Willem Krul (28 March 1722 – 4 February 1781), (also spelled as Krull or Crul) was a vice-admiral in the Dutch Navy in the latter 18th century, and then commander of the Dutch frigate Mars, during the American Revolutionary War. He was also known as Adrianus Hendrik Willem Krul. After serving in various assignments about the European Atlantic coast Krul served in his final naval assignment at Saint Eustatius, a Dutch possession in the West Indies, during which time he lost his life while engaged in a naval battle with the British, making him a national hero in the Netherlands.

Early life 
Krul was born and raised at The Hague, South Holland in the Netherlands, the son of Arie Krul and Elizabeth Maaskant. Krul's father died shortly after his birth. At the age of 24 he was married to Catrina de Hoogh on 8 February, at Den Haag, and they had a son, Arie Hendrik Willem Krul.

Early naval service 
In the years 1742–1744 Krul made a voyage to Batavia as a lieutenant in the service of the Dutch East India Company on the ship Anna.
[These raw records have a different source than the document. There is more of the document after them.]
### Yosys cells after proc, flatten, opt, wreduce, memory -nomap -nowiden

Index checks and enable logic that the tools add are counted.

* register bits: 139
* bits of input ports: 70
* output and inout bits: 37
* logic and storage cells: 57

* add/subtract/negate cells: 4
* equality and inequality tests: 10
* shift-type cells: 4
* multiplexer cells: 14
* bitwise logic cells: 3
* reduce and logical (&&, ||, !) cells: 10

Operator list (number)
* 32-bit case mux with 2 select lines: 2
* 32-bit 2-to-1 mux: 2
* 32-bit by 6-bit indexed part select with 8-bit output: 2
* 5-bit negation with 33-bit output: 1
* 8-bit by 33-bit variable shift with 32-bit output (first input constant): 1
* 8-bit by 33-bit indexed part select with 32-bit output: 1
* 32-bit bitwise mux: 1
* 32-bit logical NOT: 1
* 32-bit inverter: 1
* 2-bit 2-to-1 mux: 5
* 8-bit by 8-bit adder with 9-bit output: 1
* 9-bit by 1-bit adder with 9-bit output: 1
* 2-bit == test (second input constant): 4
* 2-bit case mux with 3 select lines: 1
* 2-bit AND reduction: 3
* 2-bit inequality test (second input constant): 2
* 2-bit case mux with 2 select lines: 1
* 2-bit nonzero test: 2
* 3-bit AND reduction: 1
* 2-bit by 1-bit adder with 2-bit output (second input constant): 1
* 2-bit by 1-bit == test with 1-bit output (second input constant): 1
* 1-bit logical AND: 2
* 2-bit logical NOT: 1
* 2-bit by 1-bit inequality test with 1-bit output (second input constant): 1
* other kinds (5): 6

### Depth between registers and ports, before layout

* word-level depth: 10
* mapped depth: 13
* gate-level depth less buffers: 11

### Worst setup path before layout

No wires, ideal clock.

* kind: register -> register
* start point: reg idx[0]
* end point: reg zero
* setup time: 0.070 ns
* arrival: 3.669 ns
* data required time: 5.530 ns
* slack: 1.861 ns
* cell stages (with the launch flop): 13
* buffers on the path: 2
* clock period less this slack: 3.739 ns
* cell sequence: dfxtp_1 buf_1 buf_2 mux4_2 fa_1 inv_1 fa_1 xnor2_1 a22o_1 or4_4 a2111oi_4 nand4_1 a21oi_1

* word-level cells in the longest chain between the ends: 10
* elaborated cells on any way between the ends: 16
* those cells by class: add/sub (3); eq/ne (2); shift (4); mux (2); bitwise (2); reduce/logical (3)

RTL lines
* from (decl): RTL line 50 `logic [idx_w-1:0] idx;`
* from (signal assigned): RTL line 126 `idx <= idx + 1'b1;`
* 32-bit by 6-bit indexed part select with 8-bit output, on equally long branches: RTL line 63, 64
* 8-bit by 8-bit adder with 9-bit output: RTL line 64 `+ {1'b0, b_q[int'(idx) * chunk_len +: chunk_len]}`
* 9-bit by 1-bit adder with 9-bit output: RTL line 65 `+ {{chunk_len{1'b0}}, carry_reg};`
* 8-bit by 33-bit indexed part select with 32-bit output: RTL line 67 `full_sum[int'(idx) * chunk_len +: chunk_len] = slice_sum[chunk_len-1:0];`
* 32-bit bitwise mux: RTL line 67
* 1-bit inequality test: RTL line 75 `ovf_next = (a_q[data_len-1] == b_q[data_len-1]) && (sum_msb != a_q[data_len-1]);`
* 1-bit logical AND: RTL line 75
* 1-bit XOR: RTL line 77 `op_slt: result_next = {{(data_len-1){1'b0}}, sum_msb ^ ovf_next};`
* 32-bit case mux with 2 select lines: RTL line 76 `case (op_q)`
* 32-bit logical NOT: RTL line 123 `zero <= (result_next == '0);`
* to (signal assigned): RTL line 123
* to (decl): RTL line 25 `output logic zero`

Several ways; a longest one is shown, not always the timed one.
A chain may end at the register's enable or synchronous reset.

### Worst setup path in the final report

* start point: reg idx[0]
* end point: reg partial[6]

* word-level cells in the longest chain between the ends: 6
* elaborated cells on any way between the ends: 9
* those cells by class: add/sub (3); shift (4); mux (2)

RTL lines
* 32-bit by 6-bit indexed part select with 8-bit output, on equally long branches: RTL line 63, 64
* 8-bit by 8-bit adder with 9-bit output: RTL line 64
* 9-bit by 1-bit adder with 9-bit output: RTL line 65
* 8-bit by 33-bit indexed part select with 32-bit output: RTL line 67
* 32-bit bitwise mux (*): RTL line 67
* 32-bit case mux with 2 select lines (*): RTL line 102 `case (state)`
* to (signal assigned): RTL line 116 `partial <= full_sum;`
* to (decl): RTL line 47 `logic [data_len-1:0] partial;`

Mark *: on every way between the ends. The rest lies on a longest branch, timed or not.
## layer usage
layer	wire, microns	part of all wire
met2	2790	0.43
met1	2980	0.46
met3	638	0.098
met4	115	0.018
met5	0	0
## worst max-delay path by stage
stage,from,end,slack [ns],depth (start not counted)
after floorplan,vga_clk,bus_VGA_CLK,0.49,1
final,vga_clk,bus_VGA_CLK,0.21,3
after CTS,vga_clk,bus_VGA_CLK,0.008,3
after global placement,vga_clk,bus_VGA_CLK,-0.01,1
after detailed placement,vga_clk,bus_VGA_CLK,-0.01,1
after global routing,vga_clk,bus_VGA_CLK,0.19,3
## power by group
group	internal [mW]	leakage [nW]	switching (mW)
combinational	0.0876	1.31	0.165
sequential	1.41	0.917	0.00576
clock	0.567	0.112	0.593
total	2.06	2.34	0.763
`config.mk`:
```
export PLATFORM = sky130hd
export DESIGN_NAME = ahb_mailbox_slave
export DESIGN_NICKNAME = d
export VERILOG_FILES = /design/src/rtl/mailbox_pkg.sv /design/src/rtl/ahb_byte_lane_merge.sv /design/src/rtl/ahb_mailbox_slave.sv
export SDC_FILE = /design/constraint.sdc
export NUM_CORES = 1
export LEC_CHECK = 0
export ABC_AREA = 1
export CORE_MARGIN = 5
export CORE_UTILIZATION = 45
export CTS_CLUSTER_SIZE = 40
export DETAILED_ROUTE_END_ITERATION = 16
export PLACE_DENSITY = 0.77
export SYNTH_ARGS = -nofsm -noshare
export SYNTH_HDL_FRONTEND = slang
export SYNTH_SLANG_ARGS = --single-unit
```
`constraint.sdc`:
```
create_clock -name clk -period 4.8 [get_ports clk]
set_input_delay 0.72 -clock clk [delete_from_list [all_inputs] [get_ports clk]]
set_output_delay 0.72 -clock clk [all_outputs]
set_load 0.1 [all_outputs]
```
$ cat src/rtl/stack_pkg.sv
`default_nettype none
// ============================================================================
//  Module   : stack_pkg
//  Brief    : Shared types and constants for the stack engine: FSM state
//             encoding, push/pop op encoding, default stack bounds.
//  Revision : 1.0 - initial release
// ============================================================================
package stack_pkg;

    // Engine FSM states; ERR is only reachable with bounds checking built in
    typedef enum logic [1:0] {
        IDLE = 2'd0,
        MEM  = 2'd1,
        UPD  = 2'd2,
        ERR  = 2'd3
    } state_t;

    // op_push encoding
    localparam logic c_op_pop  = 1'b0;
    localparam logic c_op_push = 1'b1;

    // Empty-stack SP (also the SP reset value) and lowest legal SP
    localparam logic [15:0] c_stack_base_default  = 16'hFFFF;
    localparam logic [15:0] c_stack_limit_default = 16'hFF00;

endpackage : stack_pkg
`default_nettype wire

$ cat src/rtl/stack_bounds_chk.sv
`default_nettype none
// ============================================================================
//  Module   : stack_bounds_chk
//  Brief    : Combinational overflow/underflow detection for a requested
//             stack operation against the configured stack bounds.
//  Revision : 1.0 - initial release
// ============================================================================
module stack_bounds_chk
    import stack_pkg::*;
#(
    parameter logic [15:0] STACK_BASE  = c_stack_base_default,
    parameter logic [15:0] STACK_LIMIT = c_stack_limit_default
) (
    input  logic [15:0] sp,
    input  logic        push,
    output logic        ovf,
    output logic        udf
);

    // Push at the limit would write below the stack; pop at base has nothing to read
    always_comb begin
        ovf = (push == c_op_push) && (sp == STACK_LIMIT);
        udf = (push == c_op_pop)  && (sp == STACK_BASE);
    end

endmodule : stack_bounds_chk
`default_nettype wire

$ cat src/rtl/stack_engine.sv
`default_nettype none
// ============================================================================
//  Module   : stack_engine
//  Brief    : Single-outstanding push/pop engine. Push writes mem[SP] then
//             SP-1 (post-decrement); pop reads mem[SP+1] then SP+1
//             (pre-increment). Memory handshake waits indefinitely for ack.
//             Optional bounds checking: define STACK_BOUNDS_CHECK_EN.
//  Revision : 1.0 - initial release
// ============================================================================
module stack_engine
    import stack_pkg::*;
#(
    parameter logic [15:0] STACK_BASE  = c_stack_base_default,
    parameter logic [15:0] STACK_LIMIT = c_stack_limit_default
) (
    input  logic        clk,
    input  logic        reset,
    // operation request
    input  logic        op_valid,
    output logic        op_ready,
    input  logic        op_push,
    input  logic [15:0] op_data,
    // completion result
    output logic        res_valid,
    output logic [15:0] res_data,
    output logic        res_err,
    // SP register interface
    input  logic [15:0] sp_val,
    output logic        sp_push,
    output logic        sp_pop,
    output logic [15:0] sp_new,
    // stack memory
    output logic        mem_req,
    output logic        mem_we,
    output logic [15:0] mem_addr,
    output logic [15:0] mem_wdata,
    input  logic [15:0] mem_rdata,
    input  logic        mem_ack,
    // sticky error flags
    output logic        err_ovf,
    output logic        err_udf
);

    state_t      r_state;
    logic        r_push;
    logic [15:0] r_sp;

`ifdef STACK_BOUNDS_CHECK_EN
    logic w_ovf;
    logic w_udf;

    // Checked against the live request; these are the values latched on acceptance
    stack_bounds_chk #(
        .STACK_BASE  (STACK_BASE),
        .STACK_LIMIT (STACK_LIMIT)
    ) u_bounds_chk (
        .sp   (sp_val),
        .push (op_push),
        .ovf  (w_ovf),
        .udf  (w_udf)
    );
`else
    // Without bounds checking every operation wraps; no error can be raised
    logic w_unused_bounds;
    assign w_unused_bounds = ^{STACK_BASE, STACK_LIMIT};
    assign res_err = 1'b0;
    assign err_ovf = 1'b0;
    assign err_udf = 1'b0;
`endif

    // Control FSM with all outputs registered; reset abandons any memory access
    always_ff @(posedge clk or posedge reset) begin
        if (reset) begin
            r_state   <= IDLE;
            r_push    <= 1'b0;
            r_sp      <= 16'h0000;
            op_ready  <= 1'b1;
            res_valid <= 1'b0;
            res_data  <= 16'h0000;
            sp_push   <= 1'b0;
            sp_pop    <= 1'b0;
            sp_new    <= 16'h0000;
            mem_req   <= 1'b0;
            mem_we    <= 1'b0;
            mem_addr  <= 16'h0000;
            mem_wdata <= 16'h0000;
`ifdef STACK_BOUNDS_CHECK_EN
            res_err   <= 1'b0;
            err_ovf   <= 1'b0;
            err_udf   <= 1'b0;
`endif
        end else begin
            case (r_state)
                IDLE: begin
                    if (op_valid && op_ready) begin
                        r_push   <= op_push;
                        r_sp     <= sp_val;
                        op_ready <= 1'b0;
`ifdef STACK_BOUNDS_CHECK_EN
                        if (w_ovf || w_udf) begin
                            r_state   <= ERR;
                            res_valid <= 1'b1;
                            res_err   <= 1'b1;
                            res_data  <= 16'h0000;
                            err_ovf   <= err_ovf | w_ovf;
                            err_udf   <= err_udf | w_udf;
                        end else
`endif
                        begin
                            r_state   <= MEM;
                            mem_req   <= 1'b1;
                            mem_we    <= op_push;
                            mem_wdata <= op_data;
                            // Push writes at SP, pop reads one above it
                            mem_addr  <= (op_push == c_op_push) ? sp_val : sp_val + 16'd1;
                        end
                    end
                end

                MEM: begin
                    if (mem_ack) begin
                        r_state   <= UPD;
                        mem_req   <= 1'b0;
                        mem_we    <= 1'b0;
                        res_valid <= 1'b1;
                        if (r_push == c_op_push) begin
                            sp_push  <= 1'b1;
                            sp_new   <= r_sp - 16'd1;
                            res_data <= 16'h0000;
                        end else begin
                            sp_pop   <= 1'b1;
                            sp_new   <= r_sp + 16'd1;
                            res_data <= mem_rdata;
                        end
                    end
                end

                UPD: begin
                    r_state   <= IDLE;
                    op_ready  <= 1'b1;
                    res_valid <= 1'b0;
                    res_data  <= 16'h0000;
                    sp_push   <= 1'b0;
                    sp_pop    <= 1'b0;
                end

`ifdef STACK_BOUNDS_CHECK_EN
                ERR: begin
                    r_state   <= IDLE;
                    op_ready  <= 1'b1;
                    res_valid <= 1'b0;
                    res_err   <= 1'b0;
                end
`endif

                default: begin
                    r_state   <= IDLE;
                    op_ready  <= 1'b1;
                    res_valid <= 1'b0;
                    sp_push   <= 1'b0;
                    sp_pop    <= 1'b0;
                    mem_req   <= 1'b0;
                end
            endcase
        end
    end

endmodule : stack_engine
`default_nettype wire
He was appointed naval captain on the Maze in 1752.  After moving to Den Bosch in 1753, he bought a house in Vught for his mother and two of his then unmarried sisters, Alexandrina and Elizabeth. In 1759 he bought the manor Landgoed Burgst.

Final assignment 

Krul was employed on 19 October 1778 by the Dutch East India Company and stationed on the small Dutch isle of Saint Eustatius in the West Indies which provided a neutral port and naval support for various cargo and other ships which arrived and departed on a daily basis during the American Revolutionary War. The Dutch, though their ports were protected by their neutral status, were at the center of the arms trade with the former British colonies and were supplying them via this isle with nearly half of their military supplies. This sort of trading with Britain's enemies is what instigated the Fourth Anglo-Dutch War where Admiral Rodney was subsequently sent to Saint Eustatius (and other Dutch possessions) in the West Indies in February 1781 to neutralize the operation. Shortly after he had captured Saint Eustatius, lying only 50 miles north of British Saint Kitts,  Rodney learned that a fleet of thirty cargo ships, richly laden with sugar and other commodities, had just sailed for Holland, under the escort of Admiral Krul and his flag-ship, Mars, a man-of-war. Rodney immediately dispatched three ships, HMS Monarch, Panther and Sybil, under the command of Admiral Francis Reynolds, to give chase and capture the enormous 30 vessel prize, with orders to pursue them no further than the latitude of Bermuda.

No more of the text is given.